▶ **PROVIDED MATERIAL**:
□ □ □ □ □

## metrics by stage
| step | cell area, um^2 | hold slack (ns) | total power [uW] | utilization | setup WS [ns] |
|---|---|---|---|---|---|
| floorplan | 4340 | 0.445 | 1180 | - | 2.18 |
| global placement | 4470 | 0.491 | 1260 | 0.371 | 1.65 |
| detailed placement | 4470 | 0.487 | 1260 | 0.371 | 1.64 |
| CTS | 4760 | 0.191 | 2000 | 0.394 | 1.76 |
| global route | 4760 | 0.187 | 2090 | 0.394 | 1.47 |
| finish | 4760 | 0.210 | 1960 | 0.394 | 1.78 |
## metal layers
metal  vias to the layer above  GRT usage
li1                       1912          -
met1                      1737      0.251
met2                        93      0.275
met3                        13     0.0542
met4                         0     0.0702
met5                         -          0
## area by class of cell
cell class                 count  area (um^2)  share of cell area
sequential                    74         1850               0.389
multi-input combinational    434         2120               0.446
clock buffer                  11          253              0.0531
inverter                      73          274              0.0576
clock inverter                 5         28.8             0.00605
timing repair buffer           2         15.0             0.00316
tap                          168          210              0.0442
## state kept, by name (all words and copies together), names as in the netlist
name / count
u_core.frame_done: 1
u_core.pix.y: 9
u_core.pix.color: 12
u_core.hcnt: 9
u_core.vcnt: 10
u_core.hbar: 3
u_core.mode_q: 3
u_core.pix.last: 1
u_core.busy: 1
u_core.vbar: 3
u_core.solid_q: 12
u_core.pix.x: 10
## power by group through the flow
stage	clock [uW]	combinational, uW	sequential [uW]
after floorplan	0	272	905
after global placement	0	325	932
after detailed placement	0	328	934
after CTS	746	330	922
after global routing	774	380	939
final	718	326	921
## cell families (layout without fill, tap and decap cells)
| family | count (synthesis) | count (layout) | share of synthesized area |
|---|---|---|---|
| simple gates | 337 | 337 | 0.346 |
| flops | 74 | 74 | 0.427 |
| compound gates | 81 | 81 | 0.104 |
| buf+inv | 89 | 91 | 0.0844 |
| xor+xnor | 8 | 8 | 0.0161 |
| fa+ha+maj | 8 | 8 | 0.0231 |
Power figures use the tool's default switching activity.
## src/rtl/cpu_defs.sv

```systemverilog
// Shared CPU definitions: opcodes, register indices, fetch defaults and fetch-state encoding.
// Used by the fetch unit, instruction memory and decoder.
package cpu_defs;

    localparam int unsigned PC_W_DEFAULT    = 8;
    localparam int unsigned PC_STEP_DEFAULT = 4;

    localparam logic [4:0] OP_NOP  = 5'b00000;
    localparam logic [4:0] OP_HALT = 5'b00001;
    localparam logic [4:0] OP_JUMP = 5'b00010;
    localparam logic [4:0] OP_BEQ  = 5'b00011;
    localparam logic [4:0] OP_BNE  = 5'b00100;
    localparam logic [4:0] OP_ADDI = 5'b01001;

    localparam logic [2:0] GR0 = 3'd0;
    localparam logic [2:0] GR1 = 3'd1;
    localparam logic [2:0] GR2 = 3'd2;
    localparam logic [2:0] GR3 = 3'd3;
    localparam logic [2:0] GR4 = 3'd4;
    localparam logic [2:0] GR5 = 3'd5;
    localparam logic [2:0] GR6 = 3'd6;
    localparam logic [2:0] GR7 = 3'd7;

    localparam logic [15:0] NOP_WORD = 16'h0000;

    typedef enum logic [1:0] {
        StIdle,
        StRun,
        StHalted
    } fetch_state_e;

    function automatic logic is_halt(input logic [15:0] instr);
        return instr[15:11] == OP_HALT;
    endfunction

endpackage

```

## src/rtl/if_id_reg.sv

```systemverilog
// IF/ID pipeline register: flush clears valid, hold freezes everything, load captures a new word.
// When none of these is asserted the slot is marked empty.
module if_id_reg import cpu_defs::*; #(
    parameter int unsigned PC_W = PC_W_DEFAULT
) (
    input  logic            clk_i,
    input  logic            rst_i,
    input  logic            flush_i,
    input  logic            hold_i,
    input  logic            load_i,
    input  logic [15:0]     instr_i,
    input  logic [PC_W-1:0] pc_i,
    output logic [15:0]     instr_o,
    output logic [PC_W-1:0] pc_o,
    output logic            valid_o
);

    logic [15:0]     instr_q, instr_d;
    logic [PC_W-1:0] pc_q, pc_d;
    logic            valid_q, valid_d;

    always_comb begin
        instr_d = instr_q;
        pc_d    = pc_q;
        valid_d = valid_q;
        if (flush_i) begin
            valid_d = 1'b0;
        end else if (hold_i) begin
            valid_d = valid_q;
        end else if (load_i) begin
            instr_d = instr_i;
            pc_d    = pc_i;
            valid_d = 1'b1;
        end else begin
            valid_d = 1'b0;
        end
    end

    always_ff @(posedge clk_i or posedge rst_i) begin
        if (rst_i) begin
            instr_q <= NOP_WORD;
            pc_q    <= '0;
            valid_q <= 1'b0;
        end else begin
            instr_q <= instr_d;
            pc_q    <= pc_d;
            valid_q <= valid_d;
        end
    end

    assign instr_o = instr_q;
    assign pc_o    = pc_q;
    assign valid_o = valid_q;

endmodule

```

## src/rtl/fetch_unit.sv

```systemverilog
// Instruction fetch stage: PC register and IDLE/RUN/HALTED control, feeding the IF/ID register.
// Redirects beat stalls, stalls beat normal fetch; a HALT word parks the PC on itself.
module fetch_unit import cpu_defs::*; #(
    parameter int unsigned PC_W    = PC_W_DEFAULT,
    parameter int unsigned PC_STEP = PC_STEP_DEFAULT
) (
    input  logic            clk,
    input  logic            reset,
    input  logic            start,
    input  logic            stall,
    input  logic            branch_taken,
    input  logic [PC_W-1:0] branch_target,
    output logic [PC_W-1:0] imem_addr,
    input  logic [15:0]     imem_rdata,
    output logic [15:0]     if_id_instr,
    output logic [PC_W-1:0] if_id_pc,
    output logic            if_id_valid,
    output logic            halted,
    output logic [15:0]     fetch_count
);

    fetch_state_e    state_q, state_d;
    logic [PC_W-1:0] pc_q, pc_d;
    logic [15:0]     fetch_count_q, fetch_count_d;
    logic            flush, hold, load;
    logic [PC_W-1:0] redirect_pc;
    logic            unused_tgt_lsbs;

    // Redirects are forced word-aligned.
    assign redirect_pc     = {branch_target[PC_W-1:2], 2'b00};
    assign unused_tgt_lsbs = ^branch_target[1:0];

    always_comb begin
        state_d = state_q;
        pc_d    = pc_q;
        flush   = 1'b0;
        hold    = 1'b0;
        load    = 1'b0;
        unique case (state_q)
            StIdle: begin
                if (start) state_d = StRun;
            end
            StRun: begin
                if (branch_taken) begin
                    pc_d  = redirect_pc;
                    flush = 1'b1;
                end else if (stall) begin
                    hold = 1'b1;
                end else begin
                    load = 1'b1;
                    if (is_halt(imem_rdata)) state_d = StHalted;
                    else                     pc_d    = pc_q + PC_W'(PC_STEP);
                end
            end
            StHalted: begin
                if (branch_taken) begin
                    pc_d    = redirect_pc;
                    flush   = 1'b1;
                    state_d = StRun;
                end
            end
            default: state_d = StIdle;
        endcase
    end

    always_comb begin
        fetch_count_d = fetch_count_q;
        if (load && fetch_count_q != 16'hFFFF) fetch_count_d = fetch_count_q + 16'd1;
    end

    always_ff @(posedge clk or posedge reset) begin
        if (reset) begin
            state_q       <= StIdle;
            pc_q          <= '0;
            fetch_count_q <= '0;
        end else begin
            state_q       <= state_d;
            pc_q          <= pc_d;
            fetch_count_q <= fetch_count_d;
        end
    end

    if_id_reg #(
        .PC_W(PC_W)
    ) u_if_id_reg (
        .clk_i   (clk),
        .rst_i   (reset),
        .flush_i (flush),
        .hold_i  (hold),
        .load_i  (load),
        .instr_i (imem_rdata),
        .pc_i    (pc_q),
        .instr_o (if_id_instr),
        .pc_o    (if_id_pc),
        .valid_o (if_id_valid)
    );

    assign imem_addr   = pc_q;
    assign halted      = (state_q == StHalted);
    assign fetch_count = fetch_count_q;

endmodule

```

□ □ □ □ □

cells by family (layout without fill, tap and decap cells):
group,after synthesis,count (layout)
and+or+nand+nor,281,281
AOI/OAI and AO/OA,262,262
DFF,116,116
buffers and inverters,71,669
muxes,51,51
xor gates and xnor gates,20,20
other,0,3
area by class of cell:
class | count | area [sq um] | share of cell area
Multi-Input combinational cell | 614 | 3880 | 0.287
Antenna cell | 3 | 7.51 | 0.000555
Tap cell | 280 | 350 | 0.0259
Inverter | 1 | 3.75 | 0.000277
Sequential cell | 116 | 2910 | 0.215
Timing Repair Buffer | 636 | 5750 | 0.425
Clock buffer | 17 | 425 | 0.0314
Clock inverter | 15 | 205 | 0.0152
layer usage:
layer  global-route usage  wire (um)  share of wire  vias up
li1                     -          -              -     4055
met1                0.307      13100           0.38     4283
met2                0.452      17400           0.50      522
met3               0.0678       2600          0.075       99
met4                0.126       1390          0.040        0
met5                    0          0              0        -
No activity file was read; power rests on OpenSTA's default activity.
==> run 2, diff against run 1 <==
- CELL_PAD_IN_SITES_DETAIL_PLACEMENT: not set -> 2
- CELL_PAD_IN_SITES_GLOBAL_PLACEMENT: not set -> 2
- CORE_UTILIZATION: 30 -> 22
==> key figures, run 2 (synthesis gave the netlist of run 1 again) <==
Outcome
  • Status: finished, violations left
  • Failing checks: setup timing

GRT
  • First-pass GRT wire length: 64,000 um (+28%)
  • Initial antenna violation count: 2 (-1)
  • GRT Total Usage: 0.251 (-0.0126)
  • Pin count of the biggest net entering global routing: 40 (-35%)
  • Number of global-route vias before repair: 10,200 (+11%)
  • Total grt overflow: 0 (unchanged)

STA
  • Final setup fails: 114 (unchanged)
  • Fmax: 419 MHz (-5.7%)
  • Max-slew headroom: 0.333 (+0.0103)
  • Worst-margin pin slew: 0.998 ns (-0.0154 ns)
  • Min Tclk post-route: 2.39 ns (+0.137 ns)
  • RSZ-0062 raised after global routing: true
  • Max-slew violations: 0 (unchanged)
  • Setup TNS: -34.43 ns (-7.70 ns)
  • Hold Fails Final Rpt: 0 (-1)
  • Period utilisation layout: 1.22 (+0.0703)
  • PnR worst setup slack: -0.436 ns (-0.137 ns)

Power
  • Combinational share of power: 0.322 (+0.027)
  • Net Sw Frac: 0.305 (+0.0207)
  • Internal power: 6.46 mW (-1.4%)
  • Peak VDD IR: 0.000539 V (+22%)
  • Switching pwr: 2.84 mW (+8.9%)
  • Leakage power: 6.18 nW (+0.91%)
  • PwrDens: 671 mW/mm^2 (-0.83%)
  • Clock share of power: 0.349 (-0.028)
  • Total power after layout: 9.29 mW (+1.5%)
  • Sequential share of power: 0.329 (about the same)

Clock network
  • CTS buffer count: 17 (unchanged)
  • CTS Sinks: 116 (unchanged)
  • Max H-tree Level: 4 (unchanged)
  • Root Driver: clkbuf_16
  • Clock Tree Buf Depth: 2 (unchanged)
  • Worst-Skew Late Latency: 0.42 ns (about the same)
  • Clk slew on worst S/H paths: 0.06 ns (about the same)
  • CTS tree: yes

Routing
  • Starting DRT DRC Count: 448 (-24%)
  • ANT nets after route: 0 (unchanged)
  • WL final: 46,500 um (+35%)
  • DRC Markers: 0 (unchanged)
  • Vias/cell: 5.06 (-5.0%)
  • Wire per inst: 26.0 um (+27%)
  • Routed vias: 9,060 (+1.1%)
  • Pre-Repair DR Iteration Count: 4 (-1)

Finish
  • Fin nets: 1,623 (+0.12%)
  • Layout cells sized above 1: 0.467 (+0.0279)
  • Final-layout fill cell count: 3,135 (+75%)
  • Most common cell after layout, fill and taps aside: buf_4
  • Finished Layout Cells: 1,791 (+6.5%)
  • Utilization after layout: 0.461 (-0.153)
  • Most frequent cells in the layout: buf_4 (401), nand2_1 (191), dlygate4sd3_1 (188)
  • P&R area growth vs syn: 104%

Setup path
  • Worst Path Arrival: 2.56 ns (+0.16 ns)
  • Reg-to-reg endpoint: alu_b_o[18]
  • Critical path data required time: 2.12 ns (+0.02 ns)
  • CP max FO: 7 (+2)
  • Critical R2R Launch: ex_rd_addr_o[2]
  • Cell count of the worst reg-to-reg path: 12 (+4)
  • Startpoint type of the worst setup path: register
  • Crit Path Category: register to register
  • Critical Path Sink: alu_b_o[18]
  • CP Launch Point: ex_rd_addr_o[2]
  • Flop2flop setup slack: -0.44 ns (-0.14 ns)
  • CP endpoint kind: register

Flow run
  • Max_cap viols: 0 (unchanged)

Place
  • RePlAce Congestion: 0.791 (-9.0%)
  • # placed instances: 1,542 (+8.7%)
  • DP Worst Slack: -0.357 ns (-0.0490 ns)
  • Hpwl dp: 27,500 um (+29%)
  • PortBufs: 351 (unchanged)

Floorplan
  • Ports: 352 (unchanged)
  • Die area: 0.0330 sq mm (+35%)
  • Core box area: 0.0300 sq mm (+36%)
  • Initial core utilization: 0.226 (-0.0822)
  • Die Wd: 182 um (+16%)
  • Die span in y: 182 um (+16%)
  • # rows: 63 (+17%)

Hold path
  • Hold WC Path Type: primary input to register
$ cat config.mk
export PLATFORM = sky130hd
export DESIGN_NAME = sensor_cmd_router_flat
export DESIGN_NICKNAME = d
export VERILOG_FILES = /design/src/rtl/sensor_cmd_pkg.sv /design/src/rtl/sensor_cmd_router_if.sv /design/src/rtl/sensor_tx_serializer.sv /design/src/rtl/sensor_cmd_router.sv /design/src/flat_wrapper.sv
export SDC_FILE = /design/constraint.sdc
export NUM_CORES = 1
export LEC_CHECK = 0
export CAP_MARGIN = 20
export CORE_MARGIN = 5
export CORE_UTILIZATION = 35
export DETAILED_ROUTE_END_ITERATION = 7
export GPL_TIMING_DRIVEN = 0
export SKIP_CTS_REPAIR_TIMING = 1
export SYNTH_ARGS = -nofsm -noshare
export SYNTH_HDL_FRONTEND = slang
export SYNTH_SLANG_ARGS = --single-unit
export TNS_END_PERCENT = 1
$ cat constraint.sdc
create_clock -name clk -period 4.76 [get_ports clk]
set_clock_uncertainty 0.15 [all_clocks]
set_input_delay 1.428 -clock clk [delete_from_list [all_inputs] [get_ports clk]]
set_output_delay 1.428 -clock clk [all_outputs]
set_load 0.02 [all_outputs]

□ □ □ □ □

Using the entries above, extract exactly the span from the line with "Sinks: 116 (unchanged)" to the line with "Markers: 0 (unchanged)", both lines included; leave out everything else.

  • CTS Sinks: 116 (unchanged)
  • Max H-tree Level: 4 (unchanged)
  • Root Driver: clkbuf_16
  • Clock Tree Buf Depth: 2 (unchanged)
  • Worst-Skew Late Latency: 0.42 ns (about the same)
  • Clk slew on worst S/H paths: 0.06 ns (about the same)
  • CTS tree: yes

Routing
  • Starting DRT DRC Count: 448 (-24%)
  • ANT nets after route: 0 (unchanged)
  • WL final: 46,500 um (+35%)
  • DRC Markers: 0 (unchanged)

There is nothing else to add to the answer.